New Routes in GPCR/β-Arrestin-Driven Signaling in Cancer Progression and Metastasis

Tumor cells acquire invasive and metastatic behavior by sensing changes in the localization and activation of signaling pathways, which in turn determine changes in actin cytoskeleton. The core-scaffold machinery associated to beta-arrestin (beta-arr) is a key mechanism of G-protein coupled receptors (GPCR) to achieve spatiotemporal specificity of different signaling complexes driving cancer progression. Within different cellular contexts, the scaffold proteins beta-arr1 or beta-arr2 may now be considered organizers of protein interaction networks involved in tumor development and metastatic dissemination. Studies have uncovered the importance of the beta-arr engagement with a growing number of receptors, signaling molecules, cytoskeleton regulators, epigenetic modifiers, and transcription factors in GPCR-driven tumor promoting pathways.
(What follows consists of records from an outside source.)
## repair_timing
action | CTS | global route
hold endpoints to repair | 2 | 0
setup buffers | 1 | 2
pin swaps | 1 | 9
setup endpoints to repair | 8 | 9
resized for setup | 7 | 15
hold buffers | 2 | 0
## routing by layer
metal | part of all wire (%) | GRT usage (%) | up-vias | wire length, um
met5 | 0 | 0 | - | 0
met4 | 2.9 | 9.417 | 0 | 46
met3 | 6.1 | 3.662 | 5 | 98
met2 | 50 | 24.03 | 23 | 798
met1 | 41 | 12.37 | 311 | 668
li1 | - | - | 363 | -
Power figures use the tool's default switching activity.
File: src/rtl/rtc_i2c_pkg.sv
`timescale 1ns/1ps
package rtc_i2c_pkg;
  typedef enum logic [2:0] {
    ST_IDLE,
    ST_ADDR,
    ST_ACK,
    ST_PTR,
    ST_WDATA,
    ST_RDATA,
    ST_MACK,
    ST_IGNORE
  } bus_st_e;

  typedef enum logic [1:0] {
    AFTER_PTR,
    AFTER_WR,
    AFTER_RD
  } ack_ctx_e;

  localparam int BYTE_W = 8;
endpackage

File: src/rtl/i2c_line_cond.sv
`timescale 1ns/1ps
module i2c_line_cond #(
  parameter int STAGES = 2
) (
  input  logic clk,
  input  logic rst_n,
  input  logic scl_i,
  input  logic sda_i,
  output logic sda_q,
  output logic scl_rise,
  output logic scl_fall,
  output logic start_det,
  output logic stop_det
);
  logic [STAGES-1:0] scl_s, sda_s;
  logic scl_p, sda_p, scl_q;

  always_ff @(posedge clk or negedge rst_n) begin
    if (!rst_n) begin
      scl_s <= '1;
      sda_s <= '1;
      scl_p <= 1'b1;
      sda_p <= 1'b1;
    end else begin
      scl_s <= {scl_s[STAGES-2:0], scl_i};
      sda_s <= {sda_s[STAGES-2:0], sda_i};
      scl_p <= scl_q;
      sda_p <= sda_q;
    end
  end

  assign scl_q     = scl_s[STAGES-1];
  assign sda_q     = sda_s[STAGES-1];
  assign scl_rise  = scl_q & ~scl_p;
  assign scl_fall  = ~scl_q & scl_p;
  assign start_det = scl_q & scl_p & sda_p & ~sda_q;
  assign stop_det  = scl_q & scl_p & ~sda_p & sda_q;
endmodule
In many of these molecular complexes, beta-arrs might provide a physical link to active dynamic cytoskeleton, permitting cancer cells to adapt and modify the tumor microenvironment to promote the metastatic spread. Given the complexity and the multidirectional beta-arr-driven signaling in cancer cells, therapeutic targeting of specific GPCR/beta-arr molecular mechanisms is an important avenue to explore when considering future new therapeutic options. The focus of this review is to integrate the most recent developments and exciting findings of how highly connected components of beta-arr-guided molecular connections to other pathways allow precise control over multiple signaling pathways in tumor progression, revealing ways of therapeutically targeting the convergent signals in patients.